Целовал, сжимал пальцами задницу так, что Аленка аж попискивала от боли и сама кусала его за губы. Ей-богу, ревность была такой отчаянно сильной, что хотелось совсем непотребного, выходящего за рамки. Заклеймить, присвоить её себе, объявить своей. Хотя бы для неё, но на самом-то деле — для всех, для всего мира. Это было какое-то безумие, но при одной только мысли, что на эту девушку может заинтересованно глянуть хоть кто-то, в Максе просыпался какой-то яростный варвар, который готов был тут же проломить соперником что-нибудь твердое и незыблемое. Например — какой-нибудь вековой дуб, и плевать на его древность и историю. Варварам — точно плевать.
Оставшиеся два пролета Аленка преодолела на плече у Макса же. Потому что сил дожидаться нужного момента больше не осталось.
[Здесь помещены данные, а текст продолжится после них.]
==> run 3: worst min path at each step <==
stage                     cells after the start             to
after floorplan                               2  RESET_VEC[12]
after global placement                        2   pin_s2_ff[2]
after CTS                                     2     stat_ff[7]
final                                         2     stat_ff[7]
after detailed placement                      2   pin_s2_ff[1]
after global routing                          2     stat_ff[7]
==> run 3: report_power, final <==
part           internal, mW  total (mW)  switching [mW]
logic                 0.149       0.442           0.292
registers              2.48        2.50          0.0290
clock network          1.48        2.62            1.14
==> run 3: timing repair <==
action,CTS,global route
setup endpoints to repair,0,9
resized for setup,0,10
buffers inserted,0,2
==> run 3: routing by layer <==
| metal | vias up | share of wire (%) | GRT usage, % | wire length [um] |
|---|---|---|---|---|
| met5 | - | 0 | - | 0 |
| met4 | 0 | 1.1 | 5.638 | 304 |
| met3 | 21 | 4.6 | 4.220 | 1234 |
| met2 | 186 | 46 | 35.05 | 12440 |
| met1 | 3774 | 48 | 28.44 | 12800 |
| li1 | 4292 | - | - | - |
File: src/logic/mdc_pkg.sv
package mdc_pkg;

  // ==========================================================
  // sizes
  localparam int NUM_CH     = 8;
  localparam int EXT_CH     = 4;
  localparam int PERIPH_SRC = 18;
  localparam int CNT_W      = 24;
  localparam int ADDR_W     = 32;

  // ==========================================================
  // register offsets (byte addresses)
  localparam logic [7:0] OFS_SRC   = 8'h00;  // per channel, plus ch * 0x10
  localparam logic [7:0] OFS_DST   = 8'h04;
  localparam logic [7:0] OFS_CNT   = 8'h08;
  localparam logic [7:0] OFS_CTL   = 8'h0c;
  localparam logic [7:0] OFS_OP    = 8'h80;
  localparam logic [7:0] OFS_STAT  = 8'h84;
  localparam logic [7:0] OFS_MASK  = 8'h88;
  localparam logic [7:0] OFS_STATE = 8'h8c;
  localparam int         OP_EN_BIT = 0;
  localparam int         OP_RR_BIT = 1;
  localparam int         STAT_END  = 8;      // end flags sit above half flags

  // ==========================================================
  // peripheral request sources
  localparam int SRC_SERIAL_FIFO = 0;        // 8 sources
  localparam int SRC_I2C         = 8;        // 2 sources
  localparam int SRC_ADC         = 10;       // 1 source
  localparam int SRC_MFT         = 11;       // 5 sources
  localparam int SRC_CMT         = 16;       // 2 sources

  // ==========================================================
  // field encodings
  localparam logic [1:0] TRIG_AUTO   = 2'h0;
  localparam logic [1:0] TRIG_EXT    = 2'h1;
  localparam logic [1:0] TRIG_PERIPH = 2'h2;
  localparam logic [1:0] SZ_BYTE     = 2'h0;
  localparam logic [1:0] SZ_WORD     = 2'h1;
  localparam logic [1:0] SZ_LONG     = 2'h2;
  localparam logic [1:0] SZ_16B      = 2'h3;
  localparam logic [1:0] DET_LOW     = 2'h0;
  localparam logic [1:0] DET_HIGH    = 2'h1;
  localparam logic [1:0] DET_RISE    = 2'h2;
  localparam logic [1:0] DET_FALL    = 2'h3;
  localparam logic [1:0] LAST_BEAT   = 2'h3;
  localparam logic [3:0] PIN_RESET   = 4'hf; // pins idle high with polarity 0

  // ==========================================================
  // types
  typedef struct packed {
    logic       done;
    logic [9:0] rsv;
    logic [4:0] psel;
    logic       end_pol;
    logic       ack_pol;
    logic [1:0] detect;
    logic       ie_end;
    logic       ie_half;
    logic       single;
    logic       burst;
    logic [1:0] trig;
    logic [1:0] size;
    logic       dinc;
    logic       sinc;
    logic       rsv0;
    logic       en;
  } mdc_ctl_type;

  typedef struct packed {
    logic              req;
    logic              we;
    logic [1:0]        size;
    logic [ADDR_W-1:0] addr;
    logic [31:0]       wdata;
  } mdc_bus_type;

  typedef enum logic [2:0] {ST_IDLE, ST_REQBUS, ST_READ, ST_WRITE, ST_NEXT} mdc_state_type;

  // bytes moved by one unit
  function automatic logic [31:0] mdc_unit_bytes(input logic [1:0] size);
    case (size)
      SZ_BYTE: mdc_unit_bytes = 32'h1;
      SZ_WORD: mdc_unit_bytes = 32'h2;
      SZ_LONG: mdc_unit_bytes = 32'h4;
      default: mdc_unit_bytes = 32'h10;
    endcase
  endfunction : mdc_unit_bytes

endpackage : mdc_pkg
**src/rtl/dmr_regs.svh**
```systemverilog
// register offsets, limits, reset values and timing counts of the drive register map
// assumes inclusion by the single top module and the package-free constant style
`ifndef DMR_REGS_SVH
`define DMR_REGS_SVH

// monitoring group, read only
`define DMR_A_OFREQ_HI    16'h1001
`define DMR_A_OFREQ_LO    16'h1002
`define DMR_A_OCURRENT    16'h1003
`define DMR_A_ROTATION    16'h1004
`define DMR_A_FEEDBK_HI   16'h1005
`define DMR_A_FEEDBK_LO   16'h1006
`define DMR_A_IN_TERM     16'h1007
`define DMR_A_OUT_TERM    16'h1008
`define DMR_A_SCALED_HI   16'h1009
`define DMR_A_SCALED_LO   16'h100A
`define DMR_A_OVOLTAGE    16'h1011
`define DMR_A_OPOWER      16'h1012
`define DMR_A_ENERGY_HI   16'h1013
`define DMR_A_ENERGY_LO   16'h1014
`define DMR_A_RUNHRS_HI   16'h1015
`define DMR_A_RUNHRS_LO   16'h1016
`define DMR_A_PWRHRS_HI   16'h1017
`define DMR_A_PWRHRS_LO   16'h1018
`define DMR_A_HEATSINK    16'h1019
`define DMR_A_DCBUS       16'h1026
`define DMR_A_THERMAL     16'h1028

// settings, read/write
`define DMR_A_ACCEL_HI    16'h1103
`define DMR_A_ACCEL_LO    16'h1104
`define DMR_A_DECEL_HI    16'h1105
`define DMR_A_DECEL_LO    16'h1106
`define DMR_A_KEYDIR      16'h1107
`define DMR_A_FREQSRC     16'h1201
`define DMR_A_RUNSRC      16'h1202
`define DMR_A_BASEFREQ    16'h1203
`define DMR_A_MAXFREQ     16'h1204
`define DMR_A_AN_SFREQ    16'h120C
`define DMR_A_AN_EFREQ    16'h120E
`define DMR_A_AN_SLVL     16'h120F
`define DMR_A_AN_ELVL     16'h1210
`define DMR_A_AN_BEHAV    16'h1211
`define DMR_A_AN_FILT     16'h1212

// value limits
`define DMR_OFREQ_MAX     32'h00009C40
`define DMR_FEEDBK_MAX    32'h00018696
`define DMR_SCALED_MAX    32'h00061A58
`define DMR_ENERGY_MAX    32'h00989298
`define DMR_HOURS_MAX     32'h000F41DC
`define DMR_TIME_MAX      32'h00057E40
`define DMR_TEMP_MIN      16'hFF38
`define DMR_TEMP_MAX      16'h05DC
`define DMR_FREQ_LOW      16'h012C
`define DMR_FREQ_HIGH     16'h0FA0
`define DMR_AN_FREQ_MAX   16'h9C40
`define DMR_LEVEL_MAX     16'h0064
`define DMR_FILT_MAX      16'h001F
`define DMR_SRC_POT       16'h0000
`define DMR_SRC_TERMINAL  16'h0001
`define DMR_SRC_OPERATOR  16'h0002
`define DMR_SRC_SERIAL    16'h0003
`define DMR_SRC_COMPUTED  16'h000A

// exception codes of the serial bus
`define DMR_EXC_ADDR      8'h02
`define DMR_EXC_VALUE     8'h03

// reset values of the settings
`define DMR_RST_TIME      32'h000003E8
`define DMR_RST_KEYDIR    16'h0000
`define DMR_RST_FREQSRC   16'h0000
`define DMR_RST_RUNSRC    16'h0001
`define DMR_RST_BASEFREQ  16'h0258
`define DMR_RST_MAXFREQ   16'h0258
`define DMR_RST_AN_SFREQ  16'h0000
`define DMR_RST_AN_EFREQ  16'h0000
`define DMR_RST_AN_SLVL   16'h0000
`define DMR_RST_AN_ELVL   16'h0064
`define DMR_RST_AN_BEHAV  16'h0001
`define DMR_RST_AN_FILT   16'h0008

// settle time after a setting change
`define DMR_SETTLE_MS     40
`define DMR_CLK_KHZ       100000

`endif

```
**src/rtl/dmr_pkg.sv**
```systemverilog
// types shared by the drive register map
// assumes nothing beyond a SystemVerilog compiler
package dmr_pkg;
    typedef logic [15:0] dmr_word_t;
    typedef enum logic [1:0] {
        DMR_NONE,
        DMR_RO,
        DMR_RW
    } dmr_class_t;
endpackage

```
**src/rtl/dmr_register_map.sv**
```systemverilog
// holding-register map of a motor drive: monitors, keypad settings and basic setup
// assumes single-cycle requests from a serial-bus front end on CLK and monitor
// values from drive logic on CLK; the input terminal levels come from pins
`timescale 1ns/100ps
`include "dmr_regs.svh"

module dmr_register_map #(
    parameter int SETTLE_CYCLES = `DMR_SETTLE_MS * `DMR_CLK_KHZ
) (
    input  wire logic        CLK,
    input  wire logic        SYS_RST,
    input  wire logic [15:0] REG_ADDR,
    input  wire logic [15:0] REG_WDATA,
    input  wire logic        REG_WR,
    input  wire logic        REG_RD,
    output logic      [15:0] REG_RDATA,
    output logic             REG_ACK,
    output logic             REG_EXC,
    output logic      [7:0]  REG_EXC_CODE,

    input  wire logic [31:0] OUTPUT_FREQ,
    input  wire logic [15:0] OUTPUT_CURRENT,
    input  wire logic [1:0]  ROTATION_DIRECTION,
    input  wire logic [31:0] PROCESS_FEEDBACK,
    input  wire logic [4:0]  INPUT_TERMINAL_PINS,
    input  wire logic [1:0]  OUTPUT_TERMINAL_STATE,
    input  wire logic [31:0] SCALED_FREQ,
    input  wire logic [15:0] OUTPUT_VOLTAGE,
    input  wire logic [15:0] OUTPUT_POWER,
    input  wire logic [31:0] ENERGY_TOTAL,
    input  wire logic [31:0] RUN_HOURS,
    input  wire logic [31:0] POWERED_HOURS,
    input  wire logic [15:0] HEATSINK_TEMPERATURE,
    input  wire logic [15:0] DC_BUS_VOLTAGE,
    input  wire logic [15:0] THERMAL_LOAD_LEVEL,

    output logic      [31:0] ACCEL_TIME,
    output logic      [31:0] DECEL_TIME,
    output logic             KEYPAD_RUN_DIRECTION,
    output logic      [3:0]  FREQ_REFERENCE_SOURCE,
    output logic      [1:0]  RUN_COMMAND_SOURCE,
    output logic      [15:0] BASE_FREQUENCY,
    output logic      [15:0] MAXIMUM_FREQUENCY,
    output logic      [15:0] ANALOG_START_FREQ,
    output logic      [15:0] ANALOG_END_FREQ,
    output logic      [6:0]  ANALOG_START_LEVEL,
    output logic      [6:0]  ANALOG_END_LEVEL,
    output logic             ANALOG_START_BEHAVIOUR,
    output logic      [4:0]  ANALOG_INPUT_FILTER,
    output logic             SETTINGS_SETTLED
);

    // address classes, shared by the read and write paths
    function automatic dmr_pkg::dmr_class_t addr_class(input logic [15:0] a);
        case (a)
            `DMR_A_OFREQ_HI, `DMR_A_OFREQ_LO, `DMR_A_OCURRENT, `DMR_A_ROTATION,
            `DMR_A_FEEDBK_HI, `DMR_A_FEEDBK_LO, `DMR_A_IN_TERM, `DMR_A_OUT_TERM,
            `DMR_A_SCALED_HI, `DMR_A_SCALED_LO, `DMR_A_OVOLTAGE, `DMR_A_OPOWER,
            `DMR_A_ENERGY_HI, `DMR_A_ENERGY_LO, `DMR_A_RUNHRS_HI, `DMR_A_RUNHRS_LO,
            `DMR_A_PWRHRS_HI, `DMR_A_PWRHRS_LO, `DMR_A_HEATSINK, `DMR_A_DCBUS,
            `DMR_A_THERMAL: begin
                return dmr_pkg::DMR_RO;
            end
            `DMR_A_ACCEL_HI, `DMR_A_ACCEL_LO, `DMR_A_DECEL_HI, `DMR_A_DECEL_LO,
            `DMR_A_KEYDIR, `DMR_A_FREQSRC, `DMR_A_RUNSRC, `DMR_A_BASEFREQ,
            `DMR_A_MAXFREQ, `DMR_A_AN_SFREQ, `DMR_A_AN_EFREQ, `DMR_A_AN_SLVL,
            `DMR_A_AN_ELVL, `DMR_A_AN_BEHAV, `DMR_A_AN_FILT: begin
                return dmr_pkg::DMR_RW;
            end
            default: begin
                return dmr_pkg::DMR_NONE;
            end
        endcase
    endfunction

    // out-of-range monitor values read as the ceiling, never wrap
    function automatic logic [31:0] clamp_u32(input logic [31:0] v, input logic [31:0] lim);
        return (v > lim) ? lim : v;
    endfunction

    dmr_pkg::dmr_word_t  accel_hi;
    dmr_pkg::dmr_word_t  accel_lo;
    dmr_pkg::dmr_word_t  decel_hi;
    dmr_pkg::dmr_word_t  decel_lo;
    dmr_pkg::dmr_word_t  key_dir;
    dmr_pkg::dmr_word_t  freq_src;
    dmr_pkg::dmr_word_t  run_src;
    dmr_pkg::dmr_word_t  base_freq;
    dmr_pkg::dmr_word_t  max_freq;
    dmr_pkg::dmr_word_t  an_sfreq;
    dmr_pkg::dmr_word_t  an_efreq;
    dmr_pkg::dmr_word_t  an_slvl;
    dmr_pkg::dmr_word_t  an_elvl;
    dmr_pkg::dmr_word_t  an_behav;
    dmr_pkg::dmr_word_t  an_filt;

    dmr_pkg::dmr_word_t  rd_word;
    dmr_pkg::dmr_class_t req_class;
    logic                req;
    logic                is_write;
    logic                value_ok;
    logic                wr_commit;
    logic                req_ok;

    logic [31:0]         ofreq_c;
    logic [31:0]         feedbk_c;
    logic [31:0]         scaled_c;
    logic [31:0]         energy_c;
    logic [31:0]         runhrs_c;
    logic [31:0]         pwrhrs_c;
    logic [15:0]         temp_c;

    logic [4:0]          pin_ff1;
    logic [4:0]          pin_ff2;
    logic [4:0]          pin_ff3;
    logic [4:0]          in_term;
    logic [22:0]         settle_cnt;

    // a write wins over a simultaneous read
    assign req       = REG_WR | REG_RD;
    assign is_write  = REG_WR;
    assign req_class = addr_class(REG_ADDR);
    assign req_ok    = is_write ? (req_class == dmr_pkg::DMR_RW) && value_ok
                                : (req_class != dmr_pkg::DMR_NONE);
    assign wr_commit = req && is_write && req_ok;

    // value checks; a pair is judged as the whole 32-bit quantity it forms
    always_comb begin
        value_ok = 1'b0;
        case (REG_ADDR)
            `DMR_A_ACCEL_HI: value_ok = {REG_WDATA, accel_lo} <= `DMR_TIME_MAX;
            `DMR_A_ACCEL_LO: value_ok = {accel_hi, REG_WDATA} <= `DMR_TIME_MAX;
            `DMR_A_DECEL_HI: value_ok = {REG_WDATA, decel_lo} <= `DMR_TIME_MAX;
            `DMR_A_DECEL_LO: value_ok = {decel_hi, REG_WDATA} <= `DMR_TIME_MAX;
            `DMR_A_KEYDIR:   value_ok = REG_WDATA <= 16'h0001;
            `DMR_A_FREQSRC:  value_ok = (REG_WDATA <= `DMR_SRC_SERIAL) || (REG_WDATA == `DMR_SRC_COMPUTED);
            `DMR_A_RUNSRC:   value_ok = (REG_WDATA >= `DMR_SRC_TERMINAL) && (REG_WDATA <= `DMR_SRC_SERIAL);
            `DMR_A_BASEFREQ: value_ok = (REG_WDATA >= `DMR_FREQ_LOW) && (REG_WDATA <= max_freq);
            // lowering the maximum below the base would strand the base setting
            `DMR_A_MAXFREQ:  value_ok = (REG_WDATA >= `DMR_FREQ_LOW) && (REG_WDATA <= `DMR_FREQ_HIGH)
                                        && (REG_WDATA >= base_freq);
            `DMR_A_AN_SFREQ: value_ok = REG_WDATA <= `DMR_AN_FREQ_MAX;
            `DMR_A_AN_EFREQ: value_ok = REG_WDATA <= `DMR_AN_FREQ_MAX;
            `DMR_A_AN_SLVL:  value_ok = REG_WDATA <= an_elvl;
            `DMR_A_AN_ELVL:  value_ok = (REG_WDATA >= an_slvl) && (REG_WDATA <= `DMR_LEVEL_MAX);
            `DMR_A_AN_BEHAV: value_ok = REG_WDATA <= 16'h0001;
            `DMR_A_AN_FILT:  value_ok = (REG_WDATA >= 16'h0001) && (REG_WDATA <= `DMR_FILT_MAX);
            default:         value_ok = 1'b0;
        endcase
    end

    // settings storage; nothing changes unless the whole write is legal
    always_ff @(posedge CLK or posedge SYS_RST) begin
        if (SYS_RST) begin
            accel_hi <= 16'(`DMR_RST_TIME >> 16);
            accel_lo <= 16'(`DMR_RST_TIME);
            decel_hi <= 16'(`DMR_RST_TIME >> 16);
            decel_lo <= 16'(`DMR_RST_TIME);
            key_dir  <= `DMR_RST_KEYDIR;
            freq_src <= `DMR_RST_FREQSRC;
            run_src  <= `DMR_RST_RUNSRC;
            base_freq <= `DMR_RST_BASEFREQ;
            max_freq <= `DMR_RST_MAXFREQ;
            an_sfreq <= `DMR_RST_AN_SFREQ;
            an_efreq <= `DMR_RST_AN_EFREQ;
            an_slvl  <= `DMR_RST_AN_SLVL;
            an_elvl  <= `DMR_RST_AN_ELVL;
            an_behav <= `DMR_RST_AN_BEHAV;
            an_filt  <= `DMR_RST_AN_FILT;
        end else if (wr_commit) begin
            case (REG_ADDR)
                `DMR_A_ACCEL_HI: accel_hi <= REG_WDATA;
                `DMR_A_ACCEL_LO: accel_lo <= REG_WDATA;
                `DMR_A_DECEL_HI: decel_hi <= REG_WDATA;
                `DMR_A_DECEL_LO: decel_lo <= REG_WDATA;
                `DMR_A_KEYDIR:   key_dir <= REG_WDATA;
                `DMR_A_FREQSRC:  freq_src <= REG_WDATA;
                `DMR_A_RUNSRC:   run_src <= REG_WDATA;
                `DMR_A_BASEFREQ: base_freq <= REG_WDATA;
                `DMR_A_MAXFREQ:  max_freq <= REG_WDATA;
                `DMR_A_AN_SFREQ: an_sfreq <= REG_WDATA;
                `DMR_A_AN_EFREQ: an_efreq <= REG_WDATA;
                `DMR_A_AN_SLVL:  an_slvl <= REG_WDATA;
                `DMR_A_AN_ELVL:  an_elvl <= REG_WDATA;
                `DMR_A_AN_BEHAV: an_behav <= REG_WDATA;
                `DMR_A_AN_FILT:  an_filt <= REG_WDATA;
                default: begin
                end
            endcase
        end
    end

    // settings straight to the drive logic from the storage flops
    assign ACCEL_TIME             = {accel_hi, accel_lo};
    assign DECEL_TIME             = {decel_hi, decel_lo};
    assign KEYPAD_RUN_DIRECTION   = key_dir[0];
    assign FREQ_REFERENCE_SOURCE  = freq_src[3:0];
    assign RUN_COMMAND_SOURCE     = run_src[1:0];
    assign BASE_FREQUENCY         = base_freq;
    assign MAXIMUM_FREQUENCY      = max_freq;
    assign ANALOG_START_FREQ      = an_sfreq;
    assign ANALOG_END_FREQ        = an_efreq;
    assign ANALOG_START_LEVEL     = an_slvl[6:0];
    assign ANALOG_END_LEVEL       = an_elvl[6:0];
    assign ANALOG_START_BEHAVIOUR = an_behav[0];
    assign ANALOG_INPUT_FILTER    = an_filt[4:0];

    // terminal pins: three flops, a bit moves only once stages two and three agree
    always_ff @(posedge CLK or posedge SYS_RST) begin
        if (SYS_RST) begin
            pin_ff1 <= 5'h00;
            pin_ff2 <= 5'h00;
            pin_ff3 <= 5'h00;
            in_term <= 5'h00;
        end else begin
            pin_ff1 <= INPUT_TERMINAL_PINS;
            pin_ff2 <= pin_ff1;
            pin_ff3 <= pin_ff2;
            in_term <= (~(pin_ff2 ^ pin_ff3) & pin_ff3) | ((pin_ff2 ^ pin_ff3) & in_term);
        end
    end

    // clamped monitor quantities
    assign ofreq_c  = clamp_u32(OUTPUT_FREQ, `DMR_OFREQ_MAX);
    assign feedbk_c = clamp_u32(PROCESS_FEEDBACK, `DMR_FEEDBK_MAX);
    assign scaled_c = clamp_u32(SCALED_FREQ, `DMR_SCALED_MAX);
    assign energy_c = clamp_u32(ENERGY_TOTAL, `DMR_ENERGY_MAX);
    assign runhrs_c = clamp_u32(RUN_HOURS, `DMR_HOURS_MAX);
    assign pwrhrs_c = clamp_u32(POWERED_HOURS, `DMR_HOURS_MAX);
    // signed compare keeps negative readings down to -200 intact
    assign temp_c   = ($signed(HEATSINK_TEMPERATURE) < $signed(`DMR_TEMP_MIN)) ? `DMR_TEMP_MIN :
                      ($signed(HEATSINK_TEMPERATURE) > $signed(`DMR_TEMP_MAX)) ? `DMR_TEMP_MAX :
                      HEATSINK_TEMPERATURE;

    // read multiplexer; high half of each pair sits at the lower address
    always_comb begin
        rd_word = 16'h0000;
        case (REG_ADDR)
            `DMR_A_OFREQ_HI:  rd_word = ofreq_c[31:16];
            `DMR_A_OFREQ_LO:  rd_word = ofreq_c[15:0];
            `DMR_A_OCURRENT:  rd_word = OUTPUT_CURRENT;
            `DMR_A_ROTATION:  rd_word = (ROTATION_DIRECTION == 2'h3) ? 16'h0000 : {14'h0000, ROTATION_DIRECTION};
            `DMR_A_FEEDBK_HI: rd_word = feedbk_c[31:16];
            `DMR_A_FEEDBK_LO: rd_word = feedbk_c[15:0];
            `DMR_A_IN_TERM:   rd_word = {11'h000, in_term};
            `DMR_A_OUT_TERM:  rd_word = {14'h0000, OUTPUT_TERMINAL_STATE};
            `DMR_A_SCALED_HI: rd_word = scaled_c[31:16];
            `DMR_A_SCALED_LO: rd_word = scaled_c[15:0];
            `DMR_A_OVOLTAGE:  rd_word = OUTPUT_VOLTAGE;
            `DMR_A_OPOWER:    rd_word = OUTPUT_POWER;
            `DMR_A_ENERGY_HI: rd_word = energy_c[31:16];
            `DMR_A_ENERGY_LO: rd_word = energy_c[15:0];
            `DMR_A_RUNHRS_HI: rd_word = runhrs_c[31:16];
            `DMR_A_RUNHRS_LO: rd_word = runhrs_c[15:0];
            `DMR_A_PWRHRS_HI: rd_word = pwrhrs_c[31:16];
            `DMR_A_PWRHRS_LO: rd_word = pwrhrs_c[15:0];
            `DMR_A_HEATSINK:  rd_word = temp_c;
            `DMR_A_DCBUS:     rd_word = DC_BUS_VOLTAGE;
            `DMR_A_THERMAL:   rd_word = THERMAL_LOAD_LEVEL;
            `DMR_A_ACCEL_HI:  rd_word = accel_hi;
            `DMR_A_ACCEL_LO:  rd_word = accel_lo;
            `DMR_A_DECEL_HI:  rd_word = decel_hi;
            `DMR_A_DECEL_LO:  rd_word = decel_lo;
            `DMR_A_KEYDIR:    rd_word = key_dir;
            `DMR_A_FREQSRC:   rd_word = freq_src;
            `DMR_A_RUNSRC:    rd_word = run_src;
            `DMR_A_BASEFREQ:  rd_word = base_freq;
            `DMR_A_MAXFREQ:   rd_word = max_freq;
            `DMR_A_AN_SFREQ:  rd_word = an_sfreq;
            `DMR_A_AN_EFREQ:  rd_word = an_efreq;
            `DMR_A_AN_SLVL:   rd_word = an_slvl;
            `DMR_A_AN_ELVL:   rd_word = an_elvl;
            `DMR_A_AN_BEHAV:  rd_word = an_behav;
            `DMR_A_AN_FILT:   rd_word = an_filt;
            default:          rd_word = 16'h0000;
        endcase
    end

    // one answer per request, one cycle later: either ack or exception
    always_ff @(posedge CLK or posedge SYS_RST) begin
        if (SYS_RST) begin
            REG_RDATA    <= 16'h0000;
            REG_ACK      <= 1'b0;
            REG_EXC      <= 1'b0;
            REG_EXC_CODE <= 8'h00;
        end else begin
            REG_ACK <= req && req_ok;
            REG_EXC <= req && !req_ok;
            if (req) begin
                REG_RDATA    <= (!is_write && req_ok) ? rd_word : 16'h0000;
                REG_EXC_CODE <= req_ok ? 8'h00 :
                                (is_write && req_class == dmr_pkg::DMR_RW) ? `DMR_EXC_VALUE : `DMR_EXC_ADDR;
            end
        end
    end

    // settle timer: restarts on every accepted write, lets the drive gate run commands
    always_ff @(posedge CLK or posedge SYS_RST) begin
        if (SYS_RST) begin
            settle_cnt <= 23'h000000;
        end else if (wr_commit) begin
            settle_cnt <= SETTLE_CYCLES[22:0];
        end else if (settle_cnt != 23'h000000) begin
            settle_cnt <= settle_cnt - 23'h000001;
        end
    end

    assign SETTINGS_SETTLED = (settle_cnt == 23'h000000);

endmodule

```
Сегодня — никаких долгих прелюдий. Сегодня Макс подыхал от желания поскорей Аленке засадить, чтобы даже в уме не вздумала его сравнивать с бывшим и взвешивать на предмет «кого же ей выбрать». Сегодня Макс содрал с неё платье с яростным нетерпением, торопясь добраться до тела. Отвлекся от нежной, шелковой кожи лишь на миг — чтобы выдрать из-под одеяла тщательно заправленную местными горничными кровати простыню и рвануть наотмашь, разрывая пополам.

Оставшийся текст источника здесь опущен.